*** Block opens ***

<file path="src/logic/ccl_pkg.sv">
// package for the clock and protect configuration loader
package ccl_pkg;
	// register byte addresses in the configuration space
	localparam logic [23:0] CCL_OSC_SEL_ADDR   = 24'h30_0002;
	localparam logic [23:0] CCL_PLL_SEL_ADDR   = 24'h30_0003;
	localparam logic [23:0] CCL_MON_POSC_ADDR  = 24'h30_0004;
	localparam logic [23:0] CCL_PROT_PAGE_ADDR = 24'h30_0006;
	// avalon word offsets (printed offsets are not multiples of four: index times four)
	localparam logic [7:0] CCL_OFS_OSC_SEL   = 8'h08;
	localparam logic [7:0] CCL_OFS_PLL_SEL   = 8'h0c;
	localparam logic [7:0] CCL_OFS_MON_POSC  = 8'h10;
	localparam logic [7:0] CCL_OFS_PROT_PAGE = 8'h18;
	localparam logic [7:0] CCL_OFS_PROT_CTRL = 8'h1c;
	localparam logic [7:0] CCL_OFS_STATUS    = 8'h20;
	// flash byte indexes of the configuration bytes
	localparam logic [3:0] CCL_FL_OSC_SEL   = 4'h2;
	localparam logic [3:0] CCL_FL_PLL_SEL   = 4'h3;
	localparam logic [3:0] CCL_FL_MON_POSC  = 4'h4;
	localparam logic [3:0] CCL_FL_PROT_PAGE = 4'h6;
	localparam logic [3:0] CCL_FL_PROT_CTRL = 4'h7;
	// field positions
	localparam int CCL_SWITCHOVER_BIT = 7;
	localparam int CCL_CLKOUT_EN_BIT  = 5;
	localparam int CCL_SECONDARY_OSCILLATOR_SEL_BIT   = 3;
	localparam int CCL_PROT_END_BIT   = 1;
	localparam int CCL_PROT_DIS_BIT   = 0;
	// supply reset values and fixed read bits
	localparam logic [7:0] CCL_ONES_RESET   = 8'hff;
	localparam logic [7:0] CCL_OSC_SUPPLY_RESET = 8'hdf;
	localparam logic [7:0] CCL_OSC_FIX1     = 8'h40;
	localparam logic [7:0] CCL_OSC_FIX0     = 8'h10;
	localparam logic [7:0] CCL_MON_FIX1     = 8'hc0;
	localparam logic [7:0] CCL_MON_FIX0     = 8'h0c;
	localparam logic [7:0] CCL_PLL_FIX1     = 8'hf0;
	// oscillator select codes
	typedef enum logic [2:0] {
		CCL_OSC_FRC      = 3'b000,
		CCL_OSC_FRC_PLL  = 3'b001,
		CCL_OSC_PRI      = 3'b010,
		CCL_OSC_PRI_PLL  = 3'b011,
		CCL_OSC_SEC      = 3'b100,
		CCL_OSC_LOW_POWER_RC     = 3'b101,
		CCL_OSC_FRC_DIV16 = 3'b110,
		CCL_OSC_FRC_DIVN = 3'b111
	} ccl_osc_e;
	// primary oscillator modes
	typedef enum logic [1:0] {
		CCL_POSC_EXT = 2'b00,
		CCL_POSC_MS  = 2'b01,
		CCL_POSC_HS  = 2'b10,
		CCL_POSC_OFF = 2'b11
	} ccl_posc_e;
	// pll multiplier choice
	typedef enum logic [2:0] {
		CCL_PLL_96M  = 3'b000,
		CCL_PLL_X4   = 3'b001,
		CCL_PLL_X6   = 3'b010,
		CCL_PLL_X8   = 3'b011,
		CCL_PLL_NONE = 3'b100,
		CCL_PLL_RSVD = 3'b101
	} ccl_pll_e;
	// loader states
	typedef enum logic [1:0] {
		CCL_ST_IDLE = 2'b00,
		CCL_ST_REQ  = 2'b01,
		CCL_ST_DONE = 2'b10
	} ccl_state_e;
	// decoded clock settings
	typedef struct packed {
		ccl_osc_e  oscillator_select;
		logic      switchover_enable;
		logic      clock_output;
		logic      secondary_osc_select;
		ccl_posc_e primary_osc_mode;
		ccl_pll_e  pll_mode;
		logic [3:0] pll_in_div;
		logic      pll_enable_avail;
		logic      clock_switch_en;
		logic      fail_safe_en;
	} ccl_clk_cfg_s;
	// decoded protection settings
	typedef struct packed {
		logic       active;
		logic       from_page;
		logic [7:0] protect_page;
	} ccl_prot_cfg_s;
endpackage : ccl_pkg

</file>
<file path="src/logic/ccl_config_loader.sv">
// configuration shadow registers loaded from flash with clock and protect decode
// Notes on behaviour
// - switchover bit set enables two-speed start-up
// - clock output only when enabled and primary off/external
// - secondary select: crystal circuit or digital input
// - oscillator codes 000-011 decode fast/primary sources
// - oscillator codes 100-111 decode secondary/rc sources
// - supply reset sets ones; device reset reloads flash
// - settings held off until flash values stored
// - clock output enable holder resets to zero
// - pll code 1111: no pll, enable unavailable
// - pll codes 0000-0111: 96 MHz with input divide
// - monitor field 1x disables switching and monitor
// - 01 switching only; 00 switching plus monitor
// - primary mode: off, high, medium, external clock
// - end select 0 protects page zero through field
// - end select 1 protects field through last page
// - protect page ignored while disable bit set
// - unimplemented bits read fixed values
// - flash changes apply only after next reset
//
// The Avalon-MM slave port is this design's own decision.
module ccl_config_loader
	import ccl_pkg::*;
(
	// clock and resets
	input  wire logic          mclk,
	input  wire logic          reset,
	input  wire logic          supply_reset,
	// flash configuration byte read port
	output logic               flash_rd,
	output logic [3:0]         flash_addr,
	input  wire logic          flash_ack,
	input  wire logic [7:0]    flash_data,
	// avalon-mm slave
	input  wire logic [7:0]    avs_address,
	input  wire logic          avs_read,
	input  wire logic          avs_write,
	input  wire logic [31:0]   avs_writedata,
	input  wire logic [3:0]    avs_byteenable,
	output logic [31:0]        avs_readdata,
	output logic               avs_waitrequest,
	output logic [1:0]         avs_response,
	// decoded outputs
	output ccl_clk_cfg_s       clk_cfg,
	output ccl_prot_cfg_s      prot_cfg,
	output logic               config_loaded,
	output logic               dependent_reset
);

	// shadow bytes
	logic [7:0]  osc_sel_r;          // oscillator select byte
	logic [7:0]  pll_sel_r;          // pll select byte
	logic [7:0]  mon_posc_r;         // monitor and primary mode byte
	logic [7:0]  prot_page_r;        // protect page byte
	logic [7:0]  prot_ctrl_r;        // protect control byte (end, disable)
	ccl_state_e  state_r;            // loader state
	ccl_state_e  state_nxt;          // next loader state
	logic [2:0]  idx_r;              // index into fetch list
	logic        ack_r;              // bus answer pending
	logic        hit;                // mapped address
	logic [7:0]  rd_byte;            // selected read byte
	ccl_clk_cfg_s  clk_nxt;          // decoded clock settings
	ccl_prot_cfg_s prot_nxt;         // decoded protect settings

	// flash index of each fetch step
	function automatic logic [3:0] fetch_addr(input logic [2:0] i);
		unique case (i)
			3'd0:    fetch_addr = CCL_FL_OSC_SEL;
			3'd1:    fetch_addr = CCL_FL_PLL_SEL;
			3'd2:    fetch_addr = CCL_FL_MON_POSC;
			3'd3:    fetch_addr = CCL_FL_PROT_PAGE;
			default: fetch_addr = CCL_FL_PROT_CTRL;
		endcase
	endfunction : fetch_addr

	// loader sequencing: every device reset restarts the fetch
	always_comb
	begin
		state_nxt = state_r;
		unique case (state_r)
			CCL_ST_IDLE: state_nxt = CCL_ST_REQ;
			CCL_ST_REQ:
			begin
				// last byte taken ends the load
				if (flash_ack && idx_r == 3'd4)
					state_nxt = CCL_ST_DONE;
			end
			CCL_ST_DONE: state_nxt = CCL_ST_DONE;
			default:     state_nxt = CCL_ST_IDLE;
		endcase
	end

	// state register
	always_ff @(posedge mclk)
	begin
		if (reset || supply_reset)
			state_r <= CCL_ST_IDLE;
		else
			state_r <= state_nxt;
	end

	// fetch index
	always_ff @(posedge mclk)
	begin
		if (reset || supply_reset)
			idx_r <= 3'd0;
		else if (state_r == CCL_ST_REQ && flash_ack)
			idx_r <= idx_r + 3'd1;
	end

	assign flash_rd   = (state_r == CCL_ST_REQ);
	assign flash_addr = fetch_addr(idx_r);

	// shadow bytes: ones on supply reset, held through device reset until reloaded
	// the clock output holder alone resets to zero so the pin stays quiet
	always_ff @(posedge mclk)
	begin
		if (supply_reset)
		begin
			osc_sel_r   <= CCL_OSC_SUPPLY_RESET;
			pll_sel_r   <= CCL_ONES_RESET;
			mon_posc_r  <= CCL_ONES_RESET;
			prot_page_r <= CCL_ONES_RESET;
			prot_ctrl_r <= CCL_ONES_RESET;
		end
		else if (state_r == CCL_ST_REQ && flash_ack)
		begin
			// only the flash fetch writes these; the bus cannot
			unique case (idx_r)
				3'd0:    osc_sel_r   <= flash_data;
				3'd1:    pll_sel_r   <= flash_data;
				3'd2:    mon_posc_r  <= flash_data;
				3'd3:    prot_page_r <= flash_data;
				default: prot_ctrl_r <= flash_data;
			endcase
		end
	end

	// clock decode from the shadow bytes
	always_comb
	begin
		clk_nxt = '0;
		clk_nxt.oscillator_select    = ccl_osc_e'(osc_sel_r[2:0]);
		clk_nxt.switchover_enable    = osc_sel_r[CCL_SWITCHOVER_BIT];
		clk_nxt.secondary_osc_select = osc_sel_r[CCL_SECONDARY_OSCILLATOR_SEL_BIT];
		clk_nxt.primary_osc_mode     = ccl_posc_e'(mon_posc_r[1:0]);
		// clock output needs the primary oscillator off or in external mode
		clk_nxt.clock_output = osc_sel_r[CCL_CLKOUT_EN_BIT] &&
			(mon_posc_r[1:0] == CCL_POSC_OFF || mon_posc_r[1:0] == CCL_POSC_EXT);
		// switching and monitor
		clk_nxt.clock_switch_en = !mon_posc_r[5];
		clk_nxt.fail_safe_en    = (mon_posc_r[5:4] == 2'b00);
		// pll select decode
		clk_nxt.pll_enable_avail = 1'b1;
		unique case (pll_sel_r[3:0])
			4'b1111:
			begin
				clk_nxt.pll_mode         = CCL_PLL_NONE;
				clk_nxt.pll_enable_avail = 1'b0;
			end
			4'b1110: clk_nxt.pll_mode = CCL_PLL_X8;
			4'b1101: clk_nxt.pll_mode = CCL_PLL_X6;
			4'b1100: clk_nxt.pll_mode = CCL_PLL_X4;
			4'b0000: clk_nxt.pll_in_div = 4'd1;
			4'b0001: clk_nxt.pll_in_div = 4'd2;
			4'b0010: clk_nxt.pll_in_div = 4'd3;
			4'b0011: clk_nxt.pll_in_div = 4'd4;
			4'b0100: clk_nxt.pll_in_div = 4'd5;
			4'b0101: clk_nxt.pll_in_div = 4'd6;
			4'b0110: clk_nxt.pll_in_div = 4'd8;
			4'b0111: clk_nxt.pll_in_div = 4'd12;
			// reserved codes flagged, never expected from flash
			default: clk_nxt.pll_mode = CCL_PLL_RSVD;
		endcase
	end

	// protect decode: field ignored while disabled
	always_comb
	begin
		prot_nxt.active       = !prot_ctrl_r[CCL_PROT_DIS_BIT];
		prot_nxt.from_page    = prot_ctrl_r[CCL_PROT_END_BIT];
		prot_nxt.protect_page = prot_page_r;
	end

	// outputs only take the decode once loading is complete
	always_ff @(posedge mclk)
	begin
		if (reset || supply_reset)
		begin
			clk_cfg         <= '0;
			prot_cfg        <= '0;
			config_loaded   <= 1'b0;
			dependent_reset <= 1'b1;
		end
		else if (state_r == CCL_ST_DONE)
		begin
			clk_cfg         <= clk_nxt;
			prot_cfg        <= prot_nxt;
			config_loaded   <= 1'b1;
			dependent_reset <= 1'b0;
		end
	end

	// read data with fixed unimplemented bits
	always_comb
	begin
		hit     = 1'b1;
		rd_byte = 8'h00;
		unique case (avs_address)
			CCL_OFS_OSC_SEL:   rd_byte = (osc_sel_r | CCL_OSC_FIX1) & ~CCL_OSC_FIX0;
			CCL_OFS_PLL_SEL:   rd_byte = pll_sel_r | CCL_PLL_FIX1;
			CCL_OFS_MON_POSC:  rd_byte = (mon_posc_r | CCL_MON_FIX1) & ~CCL_MON_FIX0;
			CCL_OFS_PROT_PAGE: rd_byte = prot_page_r;
			CCL_OFS_PROT_CTRL: rd_byte = {6'b00_0000, prot_ctrl_r[1:0]};
			CCL_OFS_STATUS:    rd_byte = {6'b00_0000, state_r == CCL_ST_REQ, config_loaded};
			default:           hit = 1'b0;
		endcase
	end

	// avalon answer: one wait cycle, writes are acknowledged and dropped
	always_ff @(posedge mclk)
	begin
		if (reset || supply_reset)
		begin
			ack_r        <= 1'b0;
			avs_readdata <= 32'h0000_0000;
			avs_response <= 2'b00;
		end
		else if ((avs_read || avs_write) && !ack_r)
		begin
			ack_r        <= 1'b1;
			avs_readdata <= {24'h00_0000, rd_byte};
			// unmapped addresses and any write answer with slave error
			avs_response <= (hit && avs_read) ? 2'b00 : 2'b10;
		end
		else
			ack_r <= 1'b0;
	end

	assign avs_waitrequest = (avs_read || avs_write) && !ack_r;

	// clock output never set before the load completes
	clkout_quiet_a: assert property (
		@(posedge mclk) disable iff (reset || supply_reset)
		!config_loaded |-> !clk_cfg.clock_output)
		else $error("clock output active before load");
	// no pll gives no enable control
	pll_none_a: assert property (
		@(posedge mclk) disable iff (reset || supply_reset)
		config_loaded && clk_cfg.pll_mode == CCL_PLL_NONE |-> !clk_cfg.pll_enable_avail)
		else $error("pll enable offered with no pll");
	// fail safe implies switching
	monitor_sw_a: assert property (
		@(posedge mclk) disable iff (reset || supply_reset)
		clk_cfg.fail_safe_en |-> clk_cfg.clock_switch_en)
		else $error("monitor on without switching");
	// clock output only with primary off or external
	clkout_mode_a: assert property (
		@(posedge mclk) disable iff (reset || supply_reset)
		clk_cfg.clock_output |-> clk_cfg.primary_osc_mode inside {CCL_POSC_OFF, CCL_POSC_EXT})
		else $error("clock output with crystal mode");
	// dependents held in reset until loaded
	dep_hold_a: assert property (
		@(posedge mclk) disable iff (reset || supply_reset)
		dependent_reset == !config_loaded)
		else $error("dependent reset mismatch");
	// load finishes two cycles after last byte taken
	load_done_a: assert property (
		@(posedge mclk) disable iff (reset || supply_reset)
		flash_rd && flash_ack && idx_r == 3'd4 |-> ##2 config_loaded)
		else $error("load did not complete");
	// writes never change shadow bytes
	no_write_a: assert property (
		@(posedge mclk) disable iff (reset || supply_reset)
		avs_write && !flash_rd |=> $stable(prot_page_r) && $stable(osc_sel_r))
		else $error("bus write changed configuration");
	// switchover follows stored bit
	switchover_a: assert property (
		@(posedge mclk) disable iff (reset || supply_reset)
		config_loaded && $past(config_loaded) |->
		clk_cfg.switchover_enable == osc_sel_r[CCL_SWITCHOVER_BIT])
		else $error("switchover not following stored bit");

	// supply reset fills the shadow with ones, clock output holder with zero
	// no disable here: the check must see the reset itself
	supply_ones_a: assert property (
		@(posedge mclk)
		supply_reset |=> osc_sel_r == CCL_OSC_SUPPLY_RESET && pll_sel_r == CCL_ONES_RESET)
		else $error("shadow not filled on supply reset");
	// every release of reset starts a fresh fetch on the next cycle
	reload_start_a: assert property (
		@(posedge mclk) disable iff (reset || supply_reset)
		$fell(reset || supply_reset) |=> flash_rd)
		else $error("reload did not start after reset");
	// decoded settings stay at zero while the load runs
	no_early_cfg_a: assert property (
		@(posedge mclk) disable iff (reset || supply_reset)
		!config_loaded |-> clk_cfg == '0 && prot_cfg == '0)
		else $error("settings visible before load");
	// shadow bytes move only while a fetch is running
	shadow_hold_a: assert property (
		@(posedge mclk) disable iff (reset || supply_reset)
		!flash_rd |=> $stable(pll_sel_r) && $stable(mon_posc_r) && $stable(prot_ctrl_r))
		else $error("shadow changed outside a load");
	// once loaded, settings stay put until the next reset
	cfg_stable_a: assert property (
		@(posedge mclk) disable iff (reset || supply_reset)
		config_loaded && $past(config_loaded) |-> $stable(clk_cfg) && $stable(prot_cfg))
		else $error("settings changed without reset");

	// bus writes are answered with slave error and never land
	write_resp_a: assert property (
		@(posedge mclk) disable iff (reset || supply_reset)
		avs_write && !avs_waitrequest |-> avs_response == 2'b10)
		else $error("write not refused");
	// oscillator byte reads bit 6 high and bit 4 low
	osc_fixed_a: assert property (
		@(posedge mclk) disable iff (reset || supply_reset)
		avs_read && !avs_waitrequest && avs_address == CCL_OFS_OSC_SEL |->
		avs_readdata[6] && !avs_readdata[4])
		else $error("oscillator byte fixed bits wrong");
	// monitor byte reads bits 7-6 high and bits 3-2 low
	mon_fixed_a: assert property (
		@(posedge mclk) disable iff (reset || supply_reset)
		avs_read && !avs_waitrequest && avs_address == CCL_OFS_MON_POSC |->
		avs_readdata[7:6] == 2'b11 && avs_readdata[3:2] == 2'b00)
		else $error("monitor byte fixed bits wrong");

	// enabled clock output with primary off or external must appear
	clkout_on_a: assert property (
		@(posedge mclk) disable iff (reset || supply_reset)
		config_loaded && osc_sel_r[CCL_CLKOUT_EN_BIT] &&
		mon_posc_r[0] == mon_posc_r[1] |-> clk_cfg.clock_output)
		else $error("clock output missing");
	// secondary select follows the stored bit
	secondary_oscillator_sel_a: assert property (
		@(posedge mclk) disable iff (reset || supply_reset)
		config_loaded |-> clk_cfg.secondary_osc_select == osc_sel_r[CCL_SECONDARY_OSCILLATOR_SEL_BIT])
		else $error("secondary select not following stored bit");
	// oscillator code passed through unchanged
	osc_code_a: assert property (
		@(posedge mclk) disable iff (reset || supply_reset)
		config_loaded |-> clk_cfg.oscillator_select == osc_sel_r[2:0])
		else $error("oscillator code mismatch");
	// primary mode passed through unchanged
	posc_mode_a: assert property (
		@(posedge mclk) disable iff (reset || supply_reset)
		config_loaded |-> clk_cfg.primary_osc_mode == mon_posc_r[1:0])
		else $error("primary mode mismatch");
	// upper monitor bit set turns both switching and monitor off
	switch_off_a: assert property (
		@(posedge mclk) disable iff (reset || supply_reset)
		config_loaded && mon_posc_r[5] |-> !clk_cfg.clock_switch_en && !clk_cfg.fail_safe_en)
		else $error("switching not disabled");
	// code 01 gives switching without the monitor
	switch_only_a: assert property (
		@(posedge mclk) disable iff (reset || supply_reset)
		config_loaded && mon_posc_r[5:4] == 2'b01 |->
		clk_cfg.clock_switch_en && !clk_cfg.fail_safe_en)
		else $error("switching only mode wrong");
	// codes with top bit clear pick the 96 MHz pll with a real divider
	pll_div_a: assert property (
		@(posedge mclk) disable iff (reset || supply_reset)
		config_loaded && !pll_sel_r[3] |->
		clk_cfg.pll_mode == CCL_PLL_96M && clk_cfg.pll_in_div != 4'd0)
		else $error("96 MHz pll decode wrong");
	// code 1110 gives the 8x multiplier
	pll_mult_a: assert property (
		@(posedge mclk) disable iff (reset || supply_reset)
		config_loaded && pll_sel_r[3:0] == 4'b1110 |-> clk_cfg.pll_mode == CCL_PLL_X8)
		else $error("8x pll decode wrong");
	// disable bit set leaves protection inactive
	prot_off_a: assert property (
		@(posedge mclk) disable iff (reset || supply_reset)
		config_loaded && prot_ctrl_r[CCL_PROT_DIS_BIT] |-> !prot_cfg.active)
		else $error("protection active while disabled");
	// protected range follows page field and end select
	prot_range_a: assert property (
		@(posedge mclk) disable iff (reset || supply_reset)
		config_loaded |-> prot_cfg.protect_page == prot_page_r &&
		prot_cfg.from_page == prot_ctrl_r[CCL_PROT_END_BIT])
		else $error("protected range mismatch");

endmodule : ccl_config_loader

</file>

*** Block closes ***

Task item:
Find each line in the material above that carries the string "assign", and copy it.

Response to this task:
	assign flash_rd   = (state_r == CCL_ST_REQ);
	assign flash_addr = fetch_addr(idx_r);
	assign avs_waitrequest = (avs_read || avs_write) && !ack_r;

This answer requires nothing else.